O we went to the animals’ fair And the birds and the beasts were there And the big baboon By the light of the moon Was combing his auburn hair.

‘Hoopla,’ cried Fifi Waters and mussed the gray hair of the man with the diamond stud. ‘Hoopla.’ She jumped down with a kick, pranced round the room, kicking high with her skirts fluffed up around her knees.

‘Oh la la ze French high kicker!’

‘Look out for the Pony Ballet.’

Her slender legs, shiny black silk stockings tapering to red rosetted slippers flashed in the men’s faces.

‘She’s a mad thing,’ cried the lady in the tiara.

Hoopla. Holyoke was swaying in the doorway with his top hat tilted over the glowing bulb of his nose. She let out a whoop and kicked it off.

‘It’s a goal,’ everyone cried.

‘For crissake you kicked me in the eye.’

She stared at him a second with round eyes and then burst into tears on the broad shirtfront of the diamond stud. ‘I wont be insulted like that,’ she sobbed.

‘Rub the other eye.’

‘Get a bandage someone.’

‘Goddam it she may have put his eye out.’

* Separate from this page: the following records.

===== config.mk =====
export PLATFORM = sky130hd
export DESIGN_NAME = fetch_unit
export DESIGN_NICKNAME = d
export VERILOG_FILES = /design/src/logic/rv_isa_pkg.sv /design/src/logic/fetch_unit.sv
export SDC_FILE = /design/constraint.sdc
export NUM_CORES = 1
export LEC_CHECK = 0
export ABC_AREA = 1
export BUFFER_PORTS_ARGS = -buffer_cell sky130_fd_sc_hd__buf_2
export CORE_MARGIN = 2
export CORE_UTILIZATION = 52
export DETAILED_ROUTE_END_ITERATION = 10
export MAX_ROUTING_LAYER = met4
export PLACE_DENSITY = 0.77
export SLEW_MARGIN = 20
export SYNTH_ARGS = -nofsm -noshare
export SYNTH_HDL_FRONTEND = slang
export SYNTH_SLANG_ARGS = --single-unit

===== constraint.sdc =====
create_clock -name clock -period 1.8 [get_ports clock]
set_clock_uncertainty 0.05 [all_clocks]
set_input_delay 0.09 -clock clock [delete_from_list [all_inputs] [get_ports clock]]
set_output_delay 0.09 -clock clock [all_outputs]
set_load 0.01 [all_outputs]

===== src/logic/rv_isa_pkg.sv =====
package rv_isa_pkg;

	// base word and register index sizes
	localparam int XLEN       = 32;
	localparam int REG_ADDR_W = 5;
	localparam int NUM_REGS   = 32;

	// instruction field widths
	localparam int OPCODE_W = 7;
	localparam int FUNCT3_W = 3;
	localparam int FUNCT7_W = 7;

	typedef logic [XLEN-1:0]       word_t;
	typedef logic [REG_ADDR_W-1:0] reg_addr_t;

	////////////////////////////////////////////////////////////////////////////
	// major opcodes of the kept subset
	////////////////////////////////////////////////////////////////////////////
	typedef enum logic [OPCODE_W-1:0] {
		OP     = 7'b0110011,
		OP_IMM = 7'b0010011,
		LOAD   = 7'b0000011,
		STORE  = 7'b0100011,
		BRANCH = 7'b1100011,
		JAL    = 7'b1101111
	} opcode_e;

	// funct3 codes for OP and OP_IMM
	localparam logic [FUNCT3_W-1:0] FUNCT3_ADD_SUB = 3'b000;
	localparam logic [FUNCT3_W-1:0] FUNCT3_SLT     = 3'b010;
	localparam logic [FUNCT3_W-1:0] FUNCT3_XOR     = 3'b100;
	localparam logic [FUNCT3_W-1:0] FUNCT3_OR      = 3'b110;
	localparam logic [FUNCT3_W-1:0] FUNCT3_AND     = 3'b111;

	// funct7 separating sub from add
	localparam logic [FUNCT7_W-1:0] FUNCT7_SUB = 7'b0100000;

endpackage


===== src/logic/fetch_unit.sv =====
module fetch_unit #(
	parameter rv_isa_pkg::word_t RESET_PC = '0
) (
	input  logic              clock,
	input  logic              reset,
	input  logic              stall,
	input  logic              redirect,
	input  rv_isa_pkg::word_t target,
	output rv_isa_pkg::word_t pc
);
	import rv_isa_pkg::*;

	word_t next_pc;

	// redirect from execute beats a load-use hold
	always_comb begin
		if (redirect) begin
			next_pc = target;
		end else if (stall) begin
			next_pc = pc;
		end else begin
			next_pc = pc + word_t'(4);
		end
	end

	always_ff @(posedge clock or negedge reset) begin
		if (!reset) begin
			pc <= RESET_PC;
		end else begin
			pc <= next_pc;
		end
	end

	// targets come from pc plus an even immediate, so alignment must hold
	a_pc_aligned: assert property (@(posedge clock) disable iff (!reset)
		pc[1:0] == 2'b00);

endmodule


After elaboration in Yosys (flattened, before gate mapping):

Index checks and enable logic that the tools add are counted.
Widths: inputs -> output; s select.

* input port bits: 36
* word-level logic and storage cells: 5
* output and inout port bits: 32
* bits in registers: 32

* $add $sub $neg: 1
* eq/ne operators: 1
* mux-type cells: 2

Operator list (count)
* $mux 32: 2
* $add 32x3->32 const B: 1
* $ne 2x1->1 const B: 1

Longest topological paths before layout:

Gate-level depths: netlist of the first run.

* depth in word-level cells: 3
* gate-level depth with buffers: 9
* depth with buffers taken out: 9

Least setup slack after synthesis of the first run:

No wires, ideal clock.

* path type: register to register
* start point: register pc[3]
* end point: register pc[26]
* stages on the path, launching flop included: 9
* setup time: 0.117 ns
* path buffers: 0
* slack: 0.348 ns
* data arrival time: 1.285 ns
* data required time: 1.633 ns
* clock period less this slack: 1.452 ns
* path through: dfrtp_1 -> ha_1 -> nand2_2 -> nor2_4 -> nand2_4 -> nor2_4 -> nand3_1 -> nand3_1 -> nand2_1

* longest elaborated chain between the ends: 3

Ends and longest elaborated chain
* start, declared: RTL line fetch_unit.sv:9 `output rv_isa_pkg::word_t pc`
* start signal, assigned: RTL line fetch_unit.sv:30 `pc <= next_pc;`
* $add 32x3->32: RTL line fetch_unit.sv:22 `next_pc = pc + word_t'(4);`
* $mux 32: RTL line fetch_unit.sv:19 `end else if (stall) begin`
* $mux 32: RTL line fetch_unit.sv:17 `if (redirect) begin`

Every way passes these cells. The select of a mux whose other input is x is not followed.
A chain may end at the register's enable or synchronous reset.

Final worst setup path of the first run:

* start point: register pc[3]
* end point: register pc[18]

Same word-level chain as after synthesis.

==> impl_metrics.tcl, run 1 <==
set metrics [dict create \
    outcome "finished with violations" \
    violations "hold timing" \
    reg2regPathDepth 8 \
    synth_common_cells "129 x nand2_1, 44 x nand3_1, 37 x inv_1" \
    gp_congestion 0.938 \
    hold_path_end "pc[16]$_DFFE_PN0N_" \
    cp-end-kind "flip-flop" \
    critPathBufInv 0 \
    top_regs "pc: 32 flops" \
    cp-start-kind "flip-flop" \
    post-cts-setup-buffer-count 0 \
    cp_slowest_cell "dfrtp_1" \
    final_cell_count_no_fill 487 \
    routedWlPerCell_um 12.8 \
    numCtsBuffers 5 \
    syn_area_per_cell_um2 6.66 \
    crit_chain "ha_1 > nand2_2 > nor2_4 > nand2_4 > nor2_4 > nand2_1 > nand3_1 > nand3_1" \
    cts.sinks 32 \
    setup_tns_ns 0 \
    critPathMaxFanout 7 \
    grt_overflow 0 \
    crit_path_max_incr_delay_ns 0.41 \
    io_buffers 67 \
    die_h_um 70.7 \
    synth_top_area_share_pct 34.6 \
    vias 2443 \
    drt.antenna.violating_nets 0 \
    grt_pass1_wl_um 10800 \
    critPathArrivalTime_ns 1.65 \
    first_global_vias 2341 \
    worst_hold_slack_ns -0.00828 \
    diodes 0 \
    p_total_mw 1.97 \
    setup_viol 0 \
    top_register "pc" \
    dp_slack_ns 0.287 \
    root_buffer "clkbuf_8" \
    worst_slew_pin_slew_ns 0.732 \
    place_area_um2 2700 \
    relSlewSlack_pct 51.2 \
    insertion_delay_ns 0.29 \
    tritoncts "done" \
    synth-main-ff-cell "dfrtp_1" \
    fmax_mhz 659 \
    clockBufferDepth 2 \
    antenna_found_initial 0 \
    synth_nets 385 \
    hold_depth 3 \
    fill_cells 393 \
    hold_violations 1 \
    vias_per_cell 5.02 \
    yosys.area.top_type "dfrtp_1" \
    rsz0062_at_grt "no" \
    regToRegSetupSlack_ns 0.28 \
    die_w_um 70.7 \
    hp-class "input port to flip-flop" \
    worst-path-stages 8 \
    period_needed_ns 1.52 \
    initial_core_util_pct 53.6 \
    power.density_nw_per_um2 668 \
    worstSetupPathType "flip-flop to flip-flop" \
    placementRows 24 \
    yosysWarnings 0 \
    ys_seq_elements 32 \
    critical-path-top-delay-family "simple AND/OR/NAND/NOR gates" \
    htree_num_levels 2 \
    wl_um 6240 \
    timing.rr.end "pc[18]$_DFFE_PN0N_" \
    async_reset_ff_share_pct 100 \
    grt_usage_pct 27.8 \
    finalCritPeriodShare_pct 84.3 \
    grt_start_max_net_pins 33 \
    ir_worst_vdd_v 0.000421 \
    power_leakage_nw 1.49 \
    drc 0 \
    drv_slew 0 \
    place_inst 463 \
    synth-edff-count 0 \
    clkTransAtPathRegs_ns 0.07 \
    synthTopCellsByArea "dfrtp_1 35%, nand2_1 21%, nand3_1 9.5%, inv_1 6.0%, nor2_4 4.4%" \
    r2r-start "pc[3]$_DFFE_PN0N_" \
    cap_violations 0 \
    num_io_pins 68 \
    min_from "target[16]" \
    fin_area_um2 2950 \
    syn_inst 348 \
    utilization_pct 68.1 \
    layout-drive-gt1-share_pct 24.6 \
    dr.pass1.iters 5 \
    syn_area_um2 2320 \
    synth_most_common_cell "nand2_1" \
    coreArea_um2 4320 \
    hpwl_um 4600 \
    ys_types 24 \
    largest_reg_flops 32 \
    dieArea_um2 5000 \
    worstPathRequired_ns 1.93 \
    ys_seq_area_share_pct 34.6 \
    dr.first_iter.drc_count 140 \
    syn_to_final_growth_pct 27.2 \
    fin_ws_ns 0.282 \
    layout.nets 471 \
]
power by group:
group	switching, mW	internal (mW)
clock network	0.277	0.312
registers	0.104	0.794
logic	0.274	0.206
total	0.656	1.31
worst register-to-register path, cell delays in order, from the launching register on:
cell and delay, ns:
dfrtp_1 0.41, ha_1 0.21, nand2_2 0.08, nor2_4 0.15
nand2_4 0.13, nor2_4 0.17, nand2_1 0.07, nand3_1 0.08
nand3_1 0.06
metal layers:
layer	vias up	part of all wire, %	track usage [%]
li1	1270	-	-
met1	1086	48	37.3
met2	75	44	41.7
met3	12	6.2	6.70
met4	0	1.8	9.01
met5	-	0	-
worst max path at each step:
| stage | from | to | slack [ns] |
|---|---|---|---|
| 6_report | pc[3]$_DFFE_PN0N_ | pc[18]$_DFFE_PN0N_ | 0.28 |
| 5_1_grt | pc[3]$_DFFE_PN0N_ | pc[26]$_DFFE_PN0N_ | 0.13 |
| 4_1_cts | pc[3]$_DFFE_PN0N_ | pc[22]$_DFFE_PN0N_ | 0.28 |
| 3_5_place_dp | pc[3]$_DFFE_PN0N_ | pc[22]$_DFFE_PN0N_ | 0.29 |
| 3_3_place_gp | pc[3]$_DFFE_PN0N_ | pc[22]$_DFFE_PN0N_ | 0.35 |
| 2_1_floorplan | pc[3]$_DFFE_PN0N_ | pc[26]$_DFFE_PN0N_ | 0.35 |
cell type report:
type	instances	area [um^2]	area share [%]
Timing Repair Buffer	87	526	17.8
Multi-Input combinational cell	269	1320	44.8
Tap cell	52	65.1	2.21
Clock buffer	8	90.1	3.06
Sequential cell	32	801	27.2
Inverter	39	146	4.97
placed cells by master, fill, tap and decap left out:
master         count
clkbuf_8           6
o21ai_0           14
ha_1               1
buf_4              4
nor2_4             9
o21ai_1            1
inv_1             37
xor2_1             4
o21bai_1          10
nand2_1          129
and2_1             3
nand2_2            8
dfrtp_1           32
buf_2             67
nand2_4            3
clkbuf_1           2
a22o_1             3
a21oi_1            3
o211ai_1           3
nor2_1            25
nand3_1           44
dlygate4sd3_1     16
nor2_2             8
inv_2              2
nor3_1             1
kinds of logic (layout without fill, tap and decap cells):
group,Yosys count,in the layout,share of synthesized area (%)
xor+xnor,4,4,1.51
buf+inv,47,134,8.48
compound gates,34,34,9.24
fa+ha+maj,1,1,0.540
flops,32,32,34.6
simple gates,230,230,45.7
what timing repair did:
item,4_1_cts,5_1_grt
hold endpoints to repair,47,0
gates resized for setup,0,0
hold buffers,16,0
(Power assumes the default switching activity.)
==> run 2: changes to the inputs <==
--- a/config.mk
+++ b/config.mk
@@ -5,13 +5,13 @@
 export SDC_FILE = /design/constraint.sdc
 export NUM_CORES = 1
 export LEC_CHECK = 0
-export ABC_AREA = 1
+export ABC_AREA = 0
 export BUFFER_PORTS_ARGS = -buffer_cell sky130_fd_sc_hd__buf_2
 export CORE_MARGIN = 2
-export CORE_UTILIZATION = 52
+export CORE_UTILIZATION = 49
 export DETAILED_ROUTE_END_ITERATION = 10
 export MAX_ROUTING_LAYER = met4
-export PLACE_DENSITY = 0.77
+export PLACE_DENSITY = 0.76
 export SLEW_MARGIN = 20
 export SYNTH_ARGS = -nofsm -noshare
 export SYNTH_HDL_FRONTEND = slang
==> constraint.sdc (replaced) <==
create_clock -name clock -period 1.4 [get_ports clock]
set_clock_uncertainty 0.05 [all_clocks]
set_input_delay 0.07 -clock clock [delete_from_list [all_inputs] [get_ports clock]]
set_output_delay 0.07 -clock clock [all_outputs]
set_load 0.01 [all_outputs]
==> impl_metrics.tcl, run 2 <==
set metrics [dict create \
    outcome "finished with violations" \
    violations "hold timing, setup timing" \
    synth.area.mux_share_pct 1.76 \
    vias_per_cell 6.43 \
    diodes 0 \
    critPathBufInv 0 \
    top_regs "pc: 32 flops" \
    synth_top_area_share_pct 43.2 \
    synthSimpleGateAreaFrac_pct 29.3 \
    power.density_nw_per_um2 849 \
    finalCritPeriodShare_pct 146 \
    htree_num_levels 2 \
    io_buffers 67 \
    p_total_mw 2.86 \
    grt_pass1_wl_um 10800 \
    hpwl_um 3930 \
    critical-path-top-delay-family "simple AND/OR/NAND/NOR gates" \
    cp_slowest_cell "or4_4" \
    place_area_um2 2690 \
    rsz0062_at_grt "yes" \
    cp-start-kind "flip-flop" \
    gp_congestion 0.926 \
    final_cell_mix "68 x buf_2, 66 x buf_4, 27 x nand2_1" \
    async_reset_ff_share_pct 100 \
    cts.sinks 32 \
    top_register "pc" \
    synthAdderAreaFrac_pct 0.676 \
    clkTransAtPathRegs_ns 0.08 \
    first_global_vias 2301 \
    die_h_um 65.5 \
    largest_reg_flops 32 \
    synth_common_cells "32 x dfrtp_1, 27 x nand2_1, 17 x o21ai_0" \
    antenna_found_initial 0 \
    synth_nets 241 \
    synth-main-ff-cell "dfrtp_1" \
    period_needed_ns 2.05 \
    routedWlPerCell_um 21.5 \
    fill_cells 118 \
    cap_violations 0 \
    yosysWarnings 0 \
    fin_area_um2 3370 \
    ys_seq_area_share_pct 43.2 \
    layout-drive-gt1-share_pct 49.7 \
    drt.antenna.violating_nets 0 \
    hold_violations 1 \
    relSlewSlack_pct 71.5 \
    syn_area_um2 1850 \
    cp-end-kind "flip-flop" \
    drc 0 \
    synth_most_common_cell "dfrtp_1" \
    syn_inst 204 \
    yosys.area.top_type "dfrtp_1" \
    synthTopCellsByArea "dfrtp_1 43%, nand2_1 5.5%, a31oi_1 5.1%, or4_1 4.9%, o21ai_0 4.6%" \
    critPathArrivalTime_ns 2.21 \
    dr.first_iter.drc_count 419 \
    layout.nets 409 \
    coreArea_um2 3630 \
    die_w_um 65.5 \
    worst_slew_pin_slew_ns 0.428 \
    drv_slew 0 \
    ys_types 34 \
    dr.pass1.iters 8 \
    dieArea_um2 4290 \
    fin_ws_ns -0.648 \
    grt_start_max_net_pins 30 \
    worstPathRequired_ns 1.56 \
    synth_top_family_by_area "simple AND/OR/NAND/NOR gates" \
    critPathMaxFanout 12 \
    power_leakage_nw 1.52 \
    root_buffer "clkbuf_8" \
    synth-xor-area-share_pct 6.15 \
    clockBufferDepth 2 \
    worst_hold_slack_ns -0.0227 \
    numCtsBuffers 5 \
    fmax_mhz 488 \
    setup_viol 27 \
    syn_to_final_growth_pct 82.1 \
    vias 2702 \
    num_io_pins 68 \
    grt_overflow 0 \
    worstSetupPathType "flip-flop to flip-flop" \
    final_cell_count_no_fill 420 \
    synth-compound-area-share_pct 15.0 \
    wl_um 9050 \
    insertion_delay_ns 0.31 \
    hp-class "input port to flip-flop" \
    utilization_pct 92.8 \
    place_inst 367 \
    initial_core_util_pct 51.0 \
    ir_worst_vdd_v 0.000707 \
    syn_area_per_cell_um2 9.08 \
    synth-edff-count 0 \
    crit_chain "nand4b_1 > or4_4 > or4_1 > a31oi_1" \
    ys_seq_elements 32 \
    placementRows 22 \
    final_common_cell "buf_2" \
    grt_usage_pct 34.6 \
    crit_path_max_incr_delay_ns 0.56 \
    tritoncts "done" \
]
==> run 2: cell count changes after synthesis, sizes merged, moves of 6 or more <==
cell    previous run  this run
a31oi              0        15
o31ai              0        11
o21bai            10         0
xnor2              0         9
nand2            140        27
nor2              42        16
nand4              0         7
clkbuf             2         8
nand3             44         8
inv               39         5
or4                0        16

‘Call a cab there waiter.’

‘Where’s a doctor?’

‘That’s hell to pay ole fella.’

A handkerchief full of tears and blood pressed to his eye the bottlenosed man stumbled out. The men and women crowded through the door after him; last went the blond young man, reeling and singing:

An the big baboon by the light of the moon Was combing his auburn hair.

Fifi Waters was sobbing with her head on the table.

‘Don’t cry Fifi,’ said the Colonel who was still sitting where he had sat all the evening. ‘Here’s something I rather fancy might do you good.’ He pushed a glass of champagne towards her down the table.

She sniffled and began drinking it in little sips. ‘Hullo Roger, how’s the boy?’

‘The boy’s quite well thank you… Rather bored, dont you know? An evening with such infernal bounders…’

‘I’m hungry.’

‘There doesnt seem to be anything left to eat.’

‘I didnt know you’d be here or I’d have come earlier, honest.’

‘Would you indeed?… Now that’s very nice.’

The long ash dropped from the Colonel’s cigar; he got to his feet. ‘Now Fifi, I’ll call a cab and we’ll go for a ride in the Park…’

She drank down her champagne and nodded brightly. ‘Dear me it’s four o’clock…’ ‘You have the proper wraps haven’t you?’

She nodded again.

‘Splendid Fifi… I say you are in form.’ The Colonel’s cigarcolored face was unraveling in smiles. ‘Well, come along.’

She looked about her in a dazed way. ‘Didnt I come with somebody?’